Readmond: Wit Capital was established in 1996 and was born to take advantage of the most efficient distribution characteristics of the Internet and revolutionize the capital formation process through adoption of the Internet.
We became a broker-dealer in September of 1997, and in 1998 began to put into place the management team and the long-term strategy to expand our impact in the area of capital formation. It's important to understand that we are not an online broker, but rather an Internet company engaged in the capital formation process. The online brokerage part of our business is really a consequence of the capital formation activities, which require a distribution channel.
Our business grew through 1999 and toward the end of 1999, we announced the acquisition of SoundView Technology Group that was completed Jan. 31. The combined firm has begun to do business as Wit/SoundView.
TMF: We covered that announcement here. I wonder if you could talk a little bit about what the thinking was behind it and how investors might want to track your progress in integrating SoundView.
Readmond: There are a number of key points. We realized because of the services that we provide to issuers that there was a need for us to develop some institutional sales and trading capability.
Secondly, we have a strong desire to expand our focus from Internet and Internet-related companies to the underlying technology that supports the digital revolution, and we got to a point where we had to make a choice between building and buying. Fortunately, we identified SoundView as a potential partner and, as I said, completed that transaction in the end of January.
"We think that the business-to-consumer rage is over."
Just to put some numbers around the transaction, Wit Capital had 35 investment bankers, SoundView had 23. Wit Capital had 14 research professionals, SoundView had 30. So when you look at the combined professionals focused on all aspects of the Internet and technology, there are now over 100 investment professionals, which we think is larger than virtually any other firm in the industry.
Our companies under coverage went from 45 to 235, and we now have the ability to offer issuers an institutional capability, our Internet-based individual investor distribution capability, superb research, and after-market support through our trading facilities.
TMF: I read recently in somebody else's institution of research that your investment banking division laid out five areas in which it plans to concentrate its efforts in the foreseeable future. I wonder if you could talk a little bit about those areas and sort of where and how you are looking for opportunities to invest.
Readmond: Well, there has been an evolution in what I refer to as the digital revolution. We think that we are in the early stages, not the late stages, of the digital revolution, and that both Internet applications and the underlying technology will cause us to shift focuses.
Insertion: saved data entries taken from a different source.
## alpha
==> flow/design.v (excerpt) <==
module breakout(
		input clk,
		input reset_button,
		input start_button,
		input left_button,
		input right_button,
		input ball_tick,
		input paddle_tick,
		output [5:0] RGB,
		output hsync,
		output vsync,
		output [3:0] tono
    );
For scale: roughly 4900 cells after synthesis, roughly 19 I/O pins, ~32000 µm² of cells after synthesis.
export LEC_CHECK = 0
export ABC_AREA = 1
export CAP_MARGIN = 30
export CELL_PAD_IN_SITES_DETAIL_PLACEMENT = 1
export CELL_PAD_IN_SITES_GLOBAL_PLACEMENT = 1
export CORE_ASPECT_RATIO = 1.18
export CORE_MARGIN = 8
export CORE_UTILIZATION = 40
export CTS_CLUSTER_DIAMETER = 101
export CTS_CLUSTER_SIZE = 52
export GPL_TIMING_DRIVEN = 0
export HOLD_SLACK_MARGIN = 0.02
export MAX_ROUTING_LAYER = met4
export SETUP_SLACK_MARGIN = 1.68
export SLEW_MARGIN = 40
create_clock -name core_clock -period 40.0 [get_ports {clk}]
run.sh (not shown) runs the stock make flow with config.mk's settings and CLKGATE_MAP_FILE=.
Input changes introduced in beta (baseline for comparison: alpha):
Settings: HOLD_SLACK_MARGIN removed (was 0.02); ABC_AREA removed (was 1); CORE_MARGIN changed from 8 to 2; SLEW_MARGIN changed from 40 to 20; CTS_CLUSTER_SIZE removed (was 52); MAX_ROUTING_LAYER removed (was met4); GPL_TIMING_DRIVEN removed (was 0); CORE_ASPECT_RATIO removed (was 1.18); CTS_CLUSTER_DIAMETER removed (was 101); CELL_PAD_IN_SITES_GLOBAL_PLACEMENT removed (was 1); CAP_MARGIN changed from 30 to 20; CELL_PAD_IN_SITES_DETAIL_PLACEMENT removed (was 1); SETUP_SLACK_MARGIN changed from 1.68 to 5.0; the clock period (ns, I/O delays scaled along) changed from 40.0 to 22.0.
Results
Every run (beta and alpha) finished clean.
beta vs alpha, total power went up by 45%.
beta: global-route usage lower than alpha
Endpoint of the most critical setup path: bola.ball_x_q[9]$_SDFFE_PP0P_ -> beta, bola.ball_y_q[9]$_SDFFE_PP0P_ -> alpha
Between beta and alpha, worst hold margin is lower for beta, alpha comes in above that.
Of beta and alpha, the higher cell count belongs to alpha.
Against alpha, beta reports a number of distinct standard cells referenced by the synthesized netlist that is higher.
beta ends up with a total of fill cells in the finished design that is about 23% lower than in alpha.

Setup of sierra:
Starting RTL as in the previous note.
==> flow/config.mk <==
export PLATFORM = sky130hd
export DESIGN_NAME = breakout
export DESIGN_NICKNAME = breakout
export VERILOG_FILES = /design/flow/design.v
export SDC_FILE = /design/flow/constraint.sdc
export NUM_CORES = 4
export LEC_CHECK = 0
export CAP_MARGIN = 20
export CELL_PAD_IN_SITES_DETAIL_PLACEMENT = 0
export CELL_PAD_IN_SITES_GLOBAL_PLACEMENT = 0
export CORE_ASPECT_RATIO = 0.97
export CORE_MARGIN = 2
export CORE_UTILIZATION = 71
export CTS_CLUSTER_DIAMETER = 37
export GPL_ROUTABILITY_DRIVEN = 0
export PLACE_DENSITY_LB_ADDON = 0.2
export SLEW_MARGIN = 20
export TNS_END_PERCENT = 5
==> flow/constraint.sdc <==
create_clock -name core_clock -period 21.4 [get_ports {clk}]
set_input_delay 4.2800 -clock core_clock [delete_from_list [all_inputs] [get_ports {clk}]]
set_output_delay 4.2800 -clock core_clock [all_outputs]
set_load 0.01 [all_outputs]
sierra has completed all stages; timing, DRC and antenna checks passed.
The inputs of garnet differ from those of sierra as listed below.
- CTS_CLUSTER_DIAMETER removed (was 37)
- SETUP_SLACK_MARGIN newly set to 0.94
- PLACE_DENSITY_LB_ADDON removed (was 0.2)
- CAP_MARGIN changed from 20 to 0
- CORE_UTILIZATION changed from 71 to 72
- CORE_ASPECT_RATIO removed (was 0.97)
- GPL_ROUTABILITY_DRIVEN removed (was 0)
- TNS_END_PERCENT removed (was 5)
- CELL_PAD_IN_SITES_GLOBAL_PLACEMENT removed (was 0)
- PLACE_DENSITY newly set to 0.39
- CELL_PAD_IN_SITES_DETAIL_PLACEMENT removed (was 0)
- ABC_AREA newly set to 1
- the clock period (ns, I/O delays scaled along) changed from 21.4 to 12.5
garnet falls short of sierra in worst setup slack. garnet — sequential share of layout area 0.27 points lower, sierra as reference. Summary: with sierra as the reference, number of distinct library cell variants in the gate-level netlist after synthesis in garnet moved down by more than a quarter. Changes observed in garnet relative to sierra: sequential power saw an increase; design area shows an increase of about 1.4%; horizontal extent of the die moved down. From sierra to garnet the numbers moved as follows: wire length up about 3.6%, arrival time at the worst endpoint fell 7.17 ns, combinational power went up 210%. Power share of the combinational group was lower in the run labelled sierra. On garnet: maximum frequency is about 60% higher than what sierra gave.
> inputs changed (garnet -> juniper)
- CTS_CLUSTER_DIAMETER newly set to 285
- CORE_UTILIZATION changed from 72 to 65
- PLACE_DENSITY removed (was 0.39)
- CAP_MARGIN changed from 0 to 15
- SETUP_SLACK_MARGIN removed (was 0.94)
- the clock period (ns, I/O delays scaled along) changed from 12.5 to 12.2
Results
- Looking only at final cell count, and setting everything else aside, the lower value of juniper and garnet goes to garnet.
- [compare] base=garnet new=juniper: cell area after layout shrank by about 1.6%; cell area reported after detailed placement grew by 230 sq um; number of non-clock buffers shrank by 11%; fraction of area in multi-input gates shrank by 0.46 points; first-iteration detailed-routing DRC count shrank by about 30%.
- juniper vs. garnet: first-pass GRT wire length went down by 3.5%.
- Re share of total power consumed by net switching: juniper and garnet aren't equal, and the lower value belongs to juniper.
- juniper vs garnet, worst setup slack after placement went up by 0.12 ns.
- On global-route usage, the lower figure sits with juniper, not garnet.

== exp/delta ==
Starting RTL as in the previous note.
==> flow/config.mk <==
export PLATFORM = sky130hd
export DESIGN_NAME = breakout
export DESIGN_NICKNAME = breakout
export VERILOG_FILES = /design/flow/design.v
export SDC_FILE = /design/flow/constraint.sdc
export NUM_CORES = 4
export LEC_CHECK = 0
export ABC_AREA = 0
export CAP_MARGIN = 35
export CELL_PAD_IN_SITES_GLOBAL_PLACEMENT = 3
export CORE_ASPECT_RATIO = 0.91
export CORE_MARGIN = 2
export CORE_UTILIZATION = 35
export CTS_CLUSTER_SIZE = 57
export GPL_ROUTABILITY_DRIVEN = 1
export GPL_TIMING_DRIVEN = 1
export MAX_ROUTING_LAYER = met4
export MIN_ROUTING_LAYER = met2
export SLEW_MARGIN = 25
==> flow/constraint.sdc <==
create_clock -name core_clock -period 13.5 [get_ports {clk}]
set_input_delay 2.7000 -clock core_clock [delete_from_list [all_inputs] [get_ports {clk}]]
set_output_delay 2.7000 -clock core_clock [all_outputs]
set_load 0.01 [all_outputs]
[flow] exp/delta | stages: complete | final checks: fail | reason: design-rule violations, negative setup slack
What exp/xenon does differently from exp/delta at the input level:
# exp/delta
export LEC_CHECK = 0
export ABC_AREA = 0
export CAP_MARGIN = 35
export CELL_PAD_IN_SITES_GLOBAL_PLACEMENT = 3
export CORE_ASPECT_RATIO = 0.91
export CORE_MARGIN = 2
export CORE_UTILIZATION = 35
export CTS_CLUSTER_SIZE = 57
export GPL_ROUTABILITY_DRIVEN = 1
export GPL_TIMING_DRIVEN = 1
export MAX_ROUTING_LAYER = met4
export MIN_ROUTING_LAYER = met2
export SLEW_MARGIN = 25
create_clock -name core_clock -period 13.5 [get_ports {clk}]
# exp/xenon
export LEC_CHECK = 0
export ABC_AREA = 1
export CAP_MARGIN = 20
export CORE_MARGIN = 2
export CORE_UTILIZATION = 71
export SLEW_MARGIN = 20
create_clock -name core_clock -period 23.1 [get_ports {clk}]
## What came out
- Per the final summary, exp/xenon finished and its layout is clean on timing, DRC and antenna.
- Comparing exp/delta and exp/xenon, the lower power dissipated by switching net loads is on exp/xenon.
- From exp/delta to exp/xenon the numbers moved as follows: share of power burned in the clock network now smaller, clock buffer count from CTS now smaller, flop share of the area now larger, share of synthesized registers carrying an async set or reset comparable.
- Global routing usage summed across all routing layers on exp/xenon is down relative to exp/delta.
- Part of the power in combinational logic was lower in the run labelled exp/delta.
Input changes introduced in exp/ember (baseline for comparison: exp/xenon):
# exp/xenon
export LEC_CHECK = 0
export ABC_AREA = 1
export CAP_MARGIN = 20
export CORE_MARGIN = 2
export CORE_UTILIZATION = 71
export SLEW_MARGIN = 20
create_clock -name core_clock -period 23.1 [get_ports {clk}]
# exp/ember
export LEC_CHECK = 0
export ABC_AREA = 1
export CAP_MARGIN = 20
export CORE_MARGIN = 2
export CORE_UTILIZATION = 72
export PLACE_DENSITY_LB_ADDON = 0.02
export SETUP_SLACK_MARGIN = 1.02
export SLEW_MARGIN = 20
create_clock -name core_clock -period 12.2 [get_ports {clk}]
## What came out
- Met1 usage: exp/ember > exp/xenon
- Summary — count of buffer and inverter cells on the critical path, exp/ember relative to exp/xenon: higher, by 5.
- Critical path depth, exp/ember vs exp/xenon: up by more than a quarter
- When the final numbers for exp/ember and exp/xenon were put side by side, the die span in x turned out to be greater in exp/xenon.
- The higher non-clock buffer count came out of exp/ember.
- Compared to exp/xenon, exp/ember has worst setup slack 5930 ps lower.
- On exp/ember: total power consumption of the routed design is about 130% higher than what exp/xenon gave.
What exp/quartz does differently from exp/ember at the input level:
# exp/ember
export LEC_CHECK = 0
export ABC_AREA = 1
export CAP_MARGIN = 20
export CORE_MARGIN = 2
export CORE_UTILIZATION = 72
export PLACE_DENSITY_LB_ADDON = 0.02
export SETUP_SLACK_MARGIN = 1.02
export SLEW_MARGIN = 20
create_clock -name core_clock -period 12.2 [get_ports {clk}]
# exp/quartz
export LEC_CHECK = 0
export CAP_MARGIN = 20
export CORE_MARGIN = 2
export CORE_UTILIZATION = 66
export CTS_CLUSTER_SIZE = 37
export SLEW_MARGIN = 20
export TNS_END_PERCENT = 5
create_clock -name core_clock -period 36.1 [get_ports {clk}]
Findings:
exp/ember: flow completed, timing, DRC and antenna clean
Every stage of the flow completed for exp/quartz, and the final layout passed the timing, design-rule and antenna checks.
Path type of the worst setup path: in -> reg -> exp/quartz, reg -> reg -> exp/ember
Against exp/ember as the reference, exp/quartz delivers a lower logic gate share of total power.
[compare] base=exp/ember new=exp/quartz: post-synth area from yosys stat rose 1.3%, area growth from synthesis to layout shows a reduction of 5.9 points, register-to-register slack went up 16,730 ps, power in sequential cells went down 68%.
| hold slack | higher: exp/ember |
exp/quartz against exp/ember; overall power after layout is down by more than half.
Power is estimated from default activity; no workload was simulated.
One area cools down and another area heats up. An example of that is that we think that the business-to-consumer rage is over. It costs far too much today to establish a new brand, so we see this as the year that bricks-and-mortar companies will begin to migrate and adopt Internet strategies. That ties to our strategic advisory business, where we provide advice to CEOs on precisely that point. But the "B-to-C" rage will not be quite as important this year and in fact there will be some consolidation of B-to-C companies that were not able to spend their money wisely enough to build a brand in a short period of time.
We think that there will be a number of technology breakthroughs in areas like wireless and broadband and photonics, and given the spectrum of our research coverage, part of our strategy is to shift our emphasis to the areas that are requiring capital over the next 18 to 24 months and give the public the opportunity to participate in those transactions.
TMF: Maybe about two to three years ago, I think a lot of people forgot that the real reason that B-to-C companies were going to benefit from the Internet was more the traditional companies finding ways to use it as opposed to new companies being formed. Was that just sort of a bubble that's popped, and now people have had it with these kind of pure online plays, and are now looking to see just traditional companies improve their operations?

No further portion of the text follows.